Abstract

A new decadentate chelator, H₂ampa, was designed to be a potential radiopharmaceutical chelator component. The chelator involves both amide and picolinate functional groups on a large non-macrocyclic, ether-bridged backbone. With its large scaffold, H₂ampa was paired with [^nat/203Pb]Pb²⁺, [^nat/213Bi]Bi³⁺, and ^natLa³⁺/[²²⁵Ac]Ac³⁺ ions. Nuclear magnetic resonance spectroscopy and high-resolution mass spectrometry were used to study the non-radioactive metal complexes. A single crystal of [Bi(ampa)](NO₃) was obtained; its asymmetric, 10-coordinate complex structure was revealed by X-ray diffraction.
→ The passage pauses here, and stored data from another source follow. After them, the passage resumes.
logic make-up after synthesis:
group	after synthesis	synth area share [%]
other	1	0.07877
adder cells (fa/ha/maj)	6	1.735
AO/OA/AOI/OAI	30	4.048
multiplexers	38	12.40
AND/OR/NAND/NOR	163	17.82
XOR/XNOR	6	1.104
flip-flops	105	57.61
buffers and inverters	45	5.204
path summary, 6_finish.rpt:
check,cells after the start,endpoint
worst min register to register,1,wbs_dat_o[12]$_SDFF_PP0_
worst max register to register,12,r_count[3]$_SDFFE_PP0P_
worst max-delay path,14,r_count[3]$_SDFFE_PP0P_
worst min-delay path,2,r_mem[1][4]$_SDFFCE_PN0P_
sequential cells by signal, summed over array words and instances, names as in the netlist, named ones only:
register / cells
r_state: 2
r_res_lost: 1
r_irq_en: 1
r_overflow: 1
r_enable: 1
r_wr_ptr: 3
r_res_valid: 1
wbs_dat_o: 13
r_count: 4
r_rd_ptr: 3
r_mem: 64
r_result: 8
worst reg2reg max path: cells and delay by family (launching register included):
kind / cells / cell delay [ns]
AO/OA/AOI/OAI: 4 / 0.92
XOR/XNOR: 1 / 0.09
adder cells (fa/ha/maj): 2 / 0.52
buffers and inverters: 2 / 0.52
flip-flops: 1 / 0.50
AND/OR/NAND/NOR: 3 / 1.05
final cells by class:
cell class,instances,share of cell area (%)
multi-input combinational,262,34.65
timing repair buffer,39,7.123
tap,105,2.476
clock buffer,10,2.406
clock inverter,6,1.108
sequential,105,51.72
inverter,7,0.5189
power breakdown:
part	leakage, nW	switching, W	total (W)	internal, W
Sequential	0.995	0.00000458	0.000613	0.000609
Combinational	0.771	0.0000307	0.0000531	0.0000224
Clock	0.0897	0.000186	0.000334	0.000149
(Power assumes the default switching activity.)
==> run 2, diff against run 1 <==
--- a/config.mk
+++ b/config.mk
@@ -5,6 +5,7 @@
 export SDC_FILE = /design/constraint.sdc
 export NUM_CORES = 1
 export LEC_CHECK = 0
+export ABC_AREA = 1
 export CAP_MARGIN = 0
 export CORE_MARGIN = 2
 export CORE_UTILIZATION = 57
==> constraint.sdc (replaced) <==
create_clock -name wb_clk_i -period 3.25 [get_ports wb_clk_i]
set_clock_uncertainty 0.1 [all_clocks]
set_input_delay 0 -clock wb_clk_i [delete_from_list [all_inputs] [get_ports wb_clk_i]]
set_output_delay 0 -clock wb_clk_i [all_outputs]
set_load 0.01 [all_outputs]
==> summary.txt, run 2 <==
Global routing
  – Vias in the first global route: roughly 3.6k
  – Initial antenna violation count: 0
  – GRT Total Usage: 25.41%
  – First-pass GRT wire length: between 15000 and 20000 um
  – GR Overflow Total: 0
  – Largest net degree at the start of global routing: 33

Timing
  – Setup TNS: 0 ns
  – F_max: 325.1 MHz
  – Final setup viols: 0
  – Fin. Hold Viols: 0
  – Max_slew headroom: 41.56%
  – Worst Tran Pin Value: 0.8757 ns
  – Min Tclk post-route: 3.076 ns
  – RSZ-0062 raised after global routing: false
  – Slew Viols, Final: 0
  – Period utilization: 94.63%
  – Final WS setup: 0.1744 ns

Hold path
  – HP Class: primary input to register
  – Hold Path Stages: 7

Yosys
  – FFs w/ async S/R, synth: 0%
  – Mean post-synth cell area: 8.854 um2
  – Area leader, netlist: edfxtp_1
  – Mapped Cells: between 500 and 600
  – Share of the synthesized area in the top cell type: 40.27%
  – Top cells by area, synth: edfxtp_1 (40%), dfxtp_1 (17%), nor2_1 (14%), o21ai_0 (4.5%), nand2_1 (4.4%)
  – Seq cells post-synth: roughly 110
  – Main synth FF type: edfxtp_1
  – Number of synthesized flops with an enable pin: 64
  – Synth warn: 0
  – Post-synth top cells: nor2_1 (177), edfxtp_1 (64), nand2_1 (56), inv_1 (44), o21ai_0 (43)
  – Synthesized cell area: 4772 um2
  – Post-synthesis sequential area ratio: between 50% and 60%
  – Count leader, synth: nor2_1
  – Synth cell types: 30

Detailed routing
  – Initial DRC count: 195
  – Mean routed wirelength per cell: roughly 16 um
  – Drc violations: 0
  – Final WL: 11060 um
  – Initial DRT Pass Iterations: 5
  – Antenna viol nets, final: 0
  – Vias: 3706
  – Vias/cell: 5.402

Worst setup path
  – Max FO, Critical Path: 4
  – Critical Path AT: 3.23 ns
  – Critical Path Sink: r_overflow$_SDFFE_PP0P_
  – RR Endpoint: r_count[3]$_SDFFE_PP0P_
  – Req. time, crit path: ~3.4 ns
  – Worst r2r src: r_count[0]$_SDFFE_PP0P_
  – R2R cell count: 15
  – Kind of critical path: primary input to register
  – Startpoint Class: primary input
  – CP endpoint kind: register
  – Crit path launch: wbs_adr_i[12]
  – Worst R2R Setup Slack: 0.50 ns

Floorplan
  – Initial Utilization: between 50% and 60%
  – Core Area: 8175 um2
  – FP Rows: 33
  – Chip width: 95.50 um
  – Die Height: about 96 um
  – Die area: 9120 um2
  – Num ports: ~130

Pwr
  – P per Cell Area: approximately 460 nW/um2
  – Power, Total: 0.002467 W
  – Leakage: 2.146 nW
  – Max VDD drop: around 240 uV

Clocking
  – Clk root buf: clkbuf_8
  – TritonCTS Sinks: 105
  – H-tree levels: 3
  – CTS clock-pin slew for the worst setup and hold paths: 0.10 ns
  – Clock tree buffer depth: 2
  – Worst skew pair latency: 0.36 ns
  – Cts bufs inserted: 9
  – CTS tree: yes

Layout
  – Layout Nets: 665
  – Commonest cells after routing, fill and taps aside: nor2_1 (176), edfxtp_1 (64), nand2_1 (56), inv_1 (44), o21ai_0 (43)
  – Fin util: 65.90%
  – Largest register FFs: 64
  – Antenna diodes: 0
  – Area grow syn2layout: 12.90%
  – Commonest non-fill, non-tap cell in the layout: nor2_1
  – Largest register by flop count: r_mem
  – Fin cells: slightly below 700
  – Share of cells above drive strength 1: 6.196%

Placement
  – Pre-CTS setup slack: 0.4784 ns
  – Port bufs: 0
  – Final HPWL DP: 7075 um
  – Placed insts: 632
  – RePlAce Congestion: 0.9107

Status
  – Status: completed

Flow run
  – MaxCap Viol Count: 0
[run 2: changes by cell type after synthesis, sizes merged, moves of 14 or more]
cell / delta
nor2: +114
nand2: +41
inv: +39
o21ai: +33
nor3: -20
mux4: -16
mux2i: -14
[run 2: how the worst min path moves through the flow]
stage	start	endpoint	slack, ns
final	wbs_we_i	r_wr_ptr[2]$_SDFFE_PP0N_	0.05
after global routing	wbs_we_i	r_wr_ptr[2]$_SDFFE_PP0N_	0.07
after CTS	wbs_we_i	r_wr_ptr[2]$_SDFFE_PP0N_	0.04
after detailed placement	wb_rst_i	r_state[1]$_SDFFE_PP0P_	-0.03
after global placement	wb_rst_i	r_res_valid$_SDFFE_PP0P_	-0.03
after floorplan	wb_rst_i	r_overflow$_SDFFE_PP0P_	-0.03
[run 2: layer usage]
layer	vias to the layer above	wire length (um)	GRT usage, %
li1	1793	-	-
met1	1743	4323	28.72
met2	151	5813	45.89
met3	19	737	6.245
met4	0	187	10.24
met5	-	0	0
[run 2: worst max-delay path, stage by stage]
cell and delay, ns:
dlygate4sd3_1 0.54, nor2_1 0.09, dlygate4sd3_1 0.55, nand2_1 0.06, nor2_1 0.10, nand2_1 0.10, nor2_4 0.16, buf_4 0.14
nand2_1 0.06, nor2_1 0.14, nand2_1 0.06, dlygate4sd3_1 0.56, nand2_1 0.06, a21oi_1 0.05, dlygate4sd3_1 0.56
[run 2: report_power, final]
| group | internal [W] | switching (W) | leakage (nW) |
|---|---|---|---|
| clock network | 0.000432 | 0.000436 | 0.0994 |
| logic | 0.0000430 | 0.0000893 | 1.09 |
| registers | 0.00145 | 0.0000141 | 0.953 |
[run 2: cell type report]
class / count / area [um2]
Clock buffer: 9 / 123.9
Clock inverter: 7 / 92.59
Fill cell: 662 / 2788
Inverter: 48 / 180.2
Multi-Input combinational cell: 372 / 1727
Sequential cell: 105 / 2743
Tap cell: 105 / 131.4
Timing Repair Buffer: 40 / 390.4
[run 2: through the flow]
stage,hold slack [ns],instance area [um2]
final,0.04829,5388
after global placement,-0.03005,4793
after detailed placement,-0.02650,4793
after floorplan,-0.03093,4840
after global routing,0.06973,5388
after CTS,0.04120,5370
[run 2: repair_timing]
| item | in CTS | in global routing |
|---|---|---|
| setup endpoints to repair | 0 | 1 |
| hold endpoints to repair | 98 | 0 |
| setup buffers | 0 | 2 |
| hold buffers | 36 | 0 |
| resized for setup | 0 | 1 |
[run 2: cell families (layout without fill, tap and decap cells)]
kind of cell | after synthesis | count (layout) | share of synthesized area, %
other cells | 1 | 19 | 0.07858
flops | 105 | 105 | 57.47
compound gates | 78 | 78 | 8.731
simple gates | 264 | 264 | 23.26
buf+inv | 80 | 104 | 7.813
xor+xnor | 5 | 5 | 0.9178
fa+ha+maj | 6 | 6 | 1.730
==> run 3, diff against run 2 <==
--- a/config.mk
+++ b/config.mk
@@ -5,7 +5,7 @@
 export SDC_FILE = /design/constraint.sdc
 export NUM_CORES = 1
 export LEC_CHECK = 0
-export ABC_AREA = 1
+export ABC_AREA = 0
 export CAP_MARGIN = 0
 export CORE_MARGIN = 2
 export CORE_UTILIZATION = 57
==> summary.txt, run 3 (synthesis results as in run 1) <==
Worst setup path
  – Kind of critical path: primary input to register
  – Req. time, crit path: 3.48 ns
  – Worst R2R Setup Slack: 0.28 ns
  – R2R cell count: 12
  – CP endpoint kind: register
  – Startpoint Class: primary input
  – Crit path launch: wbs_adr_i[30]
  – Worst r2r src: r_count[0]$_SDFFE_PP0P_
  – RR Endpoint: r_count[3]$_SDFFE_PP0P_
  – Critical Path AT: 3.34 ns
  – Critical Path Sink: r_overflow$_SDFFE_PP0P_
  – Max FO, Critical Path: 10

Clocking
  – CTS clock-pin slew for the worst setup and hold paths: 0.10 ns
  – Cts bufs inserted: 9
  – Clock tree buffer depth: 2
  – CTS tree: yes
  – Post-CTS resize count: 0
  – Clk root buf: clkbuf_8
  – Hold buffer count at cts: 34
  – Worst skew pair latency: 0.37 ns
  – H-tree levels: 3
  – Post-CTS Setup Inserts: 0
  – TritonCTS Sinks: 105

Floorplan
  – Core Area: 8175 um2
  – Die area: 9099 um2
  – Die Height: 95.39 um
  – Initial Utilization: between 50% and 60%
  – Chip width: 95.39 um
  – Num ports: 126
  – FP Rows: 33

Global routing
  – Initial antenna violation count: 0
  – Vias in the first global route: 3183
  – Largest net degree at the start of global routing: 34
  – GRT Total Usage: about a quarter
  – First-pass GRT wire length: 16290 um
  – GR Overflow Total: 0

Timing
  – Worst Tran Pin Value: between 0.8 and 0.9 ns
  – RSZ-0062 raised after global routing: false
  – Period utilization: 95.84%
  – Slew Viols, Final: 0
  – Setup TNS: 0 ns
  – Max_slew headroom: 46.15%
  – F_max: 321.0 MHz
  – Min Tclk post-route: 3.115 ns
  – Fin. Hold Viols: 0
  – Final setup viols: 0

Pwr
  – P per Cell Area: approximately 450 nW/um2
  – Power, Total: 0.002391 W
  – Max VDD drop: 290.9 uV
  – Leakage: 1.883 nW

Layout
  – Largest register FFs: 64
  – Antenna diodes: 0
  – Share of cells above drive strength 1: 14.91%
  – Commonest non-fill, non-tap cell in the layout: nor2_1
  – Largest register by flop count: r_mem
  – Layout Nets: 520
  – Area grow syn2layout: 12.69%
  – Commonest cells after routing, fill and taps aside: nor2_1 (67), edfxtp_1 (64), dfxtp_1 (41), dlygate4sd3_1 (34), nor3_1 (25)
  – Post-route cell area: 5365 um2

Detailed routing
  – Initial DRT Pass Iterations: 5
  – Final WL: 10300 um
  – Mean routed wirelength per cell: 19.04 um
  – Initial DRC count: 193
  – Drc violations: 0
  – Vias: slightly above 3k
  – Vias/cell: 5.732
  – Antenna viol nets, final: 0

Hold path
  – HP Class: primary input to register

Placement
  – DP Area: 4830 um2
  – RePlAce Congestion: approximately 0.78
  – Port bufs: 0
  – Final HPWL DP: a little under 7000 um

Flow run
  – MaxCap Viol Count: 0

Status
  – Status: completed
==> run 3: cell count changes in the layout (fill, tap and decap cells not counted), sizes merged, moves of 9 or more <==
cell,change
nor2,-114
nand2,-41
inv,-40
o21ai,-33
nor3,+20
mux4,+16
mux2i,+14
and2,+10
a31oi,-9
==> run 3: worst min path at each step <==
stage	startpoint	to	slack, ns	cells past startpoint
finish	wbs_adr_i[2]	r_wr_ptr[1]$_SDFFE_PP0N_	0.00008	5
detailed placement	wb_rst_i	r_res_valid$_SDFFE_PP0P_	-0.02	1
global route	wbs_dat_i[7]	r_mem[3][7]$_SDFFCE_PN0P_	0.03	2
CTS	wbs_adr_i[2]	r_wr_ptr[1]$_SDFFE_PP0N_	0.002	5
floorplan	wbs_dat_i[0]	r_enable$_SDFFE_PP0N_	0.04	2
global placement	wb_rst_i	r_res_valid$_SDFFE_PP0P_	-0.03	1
Optimal conformations of the metal complexes were assessed by density functional theory studies to provide further structural information. Solution studies providing thermodynamic insights into metal complex formation revealed H₂ampa coordinated Bi³⁺, Pb²⁺, and La³⁺ ions to obtain pM values of 26, 14.8, and 15.1, respectively. Preliminary concentration-dependent radiolabeling experiments were carried out between H₂ampa and three different radiometals to evaluate their compatibility for radiopharmaceutical applications. The chelator radiolabeled [²⁰³Pb]Pb²⁺, [²¹³Bi]Bi³⁺, and [²²⁵Ac]Ac³⁺ in short reaction times (7-30 min), at dilute concentrations, and under mild conditions. Thus, H₂ampa was proven to be a versatile chelator able to well coordinate a small range of radiometals frequently considered to be alpha therapeutic candidates.